Algunas personas han construido pA quimérico recombinante, que utiliza diferentes regiones de la cadena pesada de rt-PA y el dominio activo de proteasa de scu-PA para formar varias quimeras. Los modelos de trombosis en animales muestran que el metabolismo de k1 y K2pu (k1 k2 de RT-PA se une a la región pu de scu-PA) se ralentiza en el plasma y la vida media del antígeno relacionado se extiende de 9 minutos a 70 minutos. minutos, pero se mantiene su fibrinólisis. Los niveles de α2aP y fg en sangre se mantuvieron sin cambios.

Glucoquinasa

La glucoquinasa (saK) es una proteína secretada por Staphylococcus aureus y tiene actividad fibrinolítica. Sin embargo, la saK natural es muy tóxica y provoca hemorragias graves.

SaK es un polipéptido monocatenario compuesto por 136 aminoácidos. Consta de dos dominios plegados del mismo tamaño, con un peso molecular de 15kDa y un coeficiente de sedimentación de 1,71S. Se ha descubierto que la saK madura y la saK-Δ10 mutante tienen la misma actividad fibrinolítica hasta que se eliminan 10 aminoácidos. Además, la metionina (met) en la posición 26 es el centro activo de saK. Recientemente, se descubrió que el fragmento de aminoácido amino terminal es extremadamente importante para la activación de pg.

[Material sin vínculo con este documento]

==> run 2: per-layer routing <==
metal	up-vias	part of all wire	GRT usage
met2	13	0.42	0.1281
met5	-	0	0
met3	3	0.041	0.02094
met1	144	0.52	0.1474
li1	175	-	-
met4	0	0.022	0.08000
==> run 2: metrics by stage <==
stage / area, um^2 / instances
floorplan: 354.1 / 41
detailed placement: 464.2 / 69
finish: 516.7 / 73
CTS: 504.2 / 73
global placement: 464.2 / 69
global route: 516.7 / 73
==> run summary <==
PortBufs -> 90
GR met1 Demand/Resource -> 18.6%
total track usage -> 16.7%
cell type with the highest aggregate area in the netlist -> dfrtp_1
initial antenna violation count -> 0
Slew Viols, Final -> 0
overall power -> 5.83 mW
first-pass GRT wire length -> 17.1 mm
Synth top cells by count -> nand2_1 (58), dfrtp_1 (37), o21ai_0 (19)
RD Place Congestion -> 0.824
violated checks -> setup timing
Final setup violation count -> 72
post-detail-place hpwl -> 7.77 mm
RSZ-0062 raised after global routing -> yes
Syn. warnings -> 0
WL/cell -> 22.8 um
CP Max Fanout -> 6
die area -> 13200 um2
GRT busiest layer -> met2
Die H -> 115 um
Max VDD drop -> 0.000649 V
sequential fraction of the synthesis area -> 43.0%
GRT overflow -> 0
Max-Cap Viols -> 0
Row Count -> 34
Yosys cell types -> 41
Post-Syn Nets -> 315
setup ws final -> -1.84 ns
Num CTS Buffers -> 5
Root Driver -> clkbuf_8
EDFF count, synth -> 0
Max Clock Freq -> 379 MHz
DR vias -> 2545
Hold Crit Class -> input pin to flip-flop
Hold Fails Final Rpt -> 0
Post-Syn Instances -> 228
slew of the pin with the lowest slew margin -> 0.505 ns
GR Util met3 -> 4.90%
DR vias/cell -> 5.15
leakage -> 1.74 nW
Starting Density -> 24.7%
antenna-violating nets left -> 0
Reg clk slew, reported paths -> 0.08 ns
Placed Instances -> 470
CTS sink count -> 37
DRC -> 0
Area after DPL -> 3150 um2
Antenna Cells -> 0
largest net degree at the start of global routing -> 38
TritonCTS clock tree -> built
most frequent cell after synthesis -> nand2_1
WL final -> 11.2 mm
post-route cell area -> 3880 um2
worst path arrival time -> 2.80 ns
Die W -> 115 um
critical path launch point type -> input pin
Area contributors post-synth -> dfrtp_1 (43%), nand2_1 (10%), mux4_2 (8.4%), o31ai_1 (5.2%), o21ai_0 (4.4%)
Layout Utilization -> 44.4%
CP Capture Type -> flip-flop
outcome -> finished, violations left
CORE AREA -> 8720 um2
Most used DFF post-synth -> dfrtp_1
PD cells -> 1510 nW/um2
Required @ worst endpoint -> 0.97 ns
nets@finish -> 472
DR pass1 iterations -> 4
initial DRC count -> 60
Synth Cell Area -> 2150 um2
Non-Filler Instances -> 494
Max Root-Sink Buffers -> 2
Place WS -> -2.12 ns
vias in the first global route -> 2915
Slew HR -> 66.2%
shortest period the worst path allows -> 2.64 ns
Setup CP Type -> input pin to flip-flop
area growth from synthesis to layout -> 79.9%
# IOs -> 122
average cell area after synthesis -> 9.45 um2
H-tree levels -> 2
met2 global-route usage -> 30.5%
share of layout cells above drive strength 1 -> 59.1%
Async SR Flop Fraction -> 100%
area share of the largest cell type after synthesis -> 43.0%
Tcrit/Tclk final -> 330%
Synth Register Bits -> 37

La SaK en sí no actúa como una enzima, sino que se une reversiblemente a pg en una proporción equimolecular de 1:1. Luego, otras pg libres se activan en forma de complejo saK pg. A diferencia del complejo sK pg, el sitio activo de la serina proteasa en PG en el complejo Sak pg está expuesto, convirtiéndose en Sak PG → Sak PM, que es el paso limitante de la velocidad de todo el proceso de fibrinólisis. El propio SaK pm actúa como catalizador y puede acelerar la reacción. El α2aP en la sangre puede combinarse rápidamente con el pm en el complejo, inhibiendo así la fibrinólisis además de la trombosis. Cuando se produce un trombo, el IBS en pg(pm) en el complejo saK pg(pm) puede unirse rápidamente a la fn que constituye el trombo, impidiendo la unión de α2aP al complejo. Una gran cantidad de pg libre alrededor del trombo se activa en pm, lo que finalmente disuelve el trombo. Los experimentos in vitro muestran que si se disuelve el 50% del trombo, el nivel de pg en la sangre solo disminuirá un 5%. Por lo tanto, saK tiene una fuerte especificidad por fn y no afecta los niveles de fg durante la estimulación de la fibrinólisis.

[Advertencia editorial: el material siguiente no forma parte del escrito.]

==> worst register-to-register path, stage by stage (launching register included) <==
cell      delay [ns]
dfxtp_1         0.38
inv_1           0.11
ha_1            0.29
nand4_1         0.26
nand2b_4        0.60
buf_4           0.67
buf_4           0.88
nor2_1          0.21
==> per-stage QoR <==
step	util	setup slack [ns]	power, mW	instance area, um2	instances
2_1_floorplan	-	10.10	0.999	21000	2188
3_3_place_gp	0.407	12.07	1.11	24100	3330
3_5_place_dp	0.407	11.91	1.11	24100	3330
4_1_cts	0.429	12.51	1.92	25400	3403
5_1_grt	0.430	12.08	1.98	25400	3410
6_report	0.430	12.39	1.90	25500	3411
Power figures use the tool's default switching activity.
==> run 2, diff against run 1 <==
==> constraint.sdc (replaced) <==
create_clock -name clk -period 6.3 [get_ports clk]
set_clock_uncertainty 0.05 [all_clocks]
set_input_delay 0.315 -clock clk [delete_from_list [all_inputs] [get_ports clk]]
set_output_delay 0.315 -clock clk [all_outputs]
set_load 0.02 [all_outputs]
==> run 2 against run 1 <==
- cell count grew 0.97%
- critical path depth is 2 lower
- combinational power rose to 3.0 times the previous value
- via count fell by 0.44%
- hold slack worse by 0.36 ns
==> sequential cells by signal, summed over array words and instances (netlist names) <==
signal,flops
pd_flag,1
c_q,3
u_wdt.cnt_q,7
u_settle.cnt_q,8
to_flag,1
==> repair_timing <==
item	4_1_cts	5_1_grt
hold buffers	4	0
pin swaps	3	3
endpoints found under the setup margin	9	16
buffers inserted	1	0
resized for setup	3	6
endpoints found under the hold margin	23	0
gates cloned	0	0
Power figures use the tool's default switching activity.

Además, al ser una proteína de molécula pequeña, tiene una gran capacidad para penetrar los trombos. Tiene buena estabilidad sanguínea y un tiempo de acción prolongado. En la actualidad, el gen saK ha sido clonado a partir de los fagos saKφc y saK42D y expresado en E. coli mediante tecnología recombinante, consiguiéndose una producción a gran escala.

SaK tiene una antigenicidad evidente.

Recientemente, se usó ala para reemplazar de 2 a 3 aminoácidos cargados en el epítopo saK para obtener un mutante saK (saKSTAR m38) para reducir su inmunogenicidad.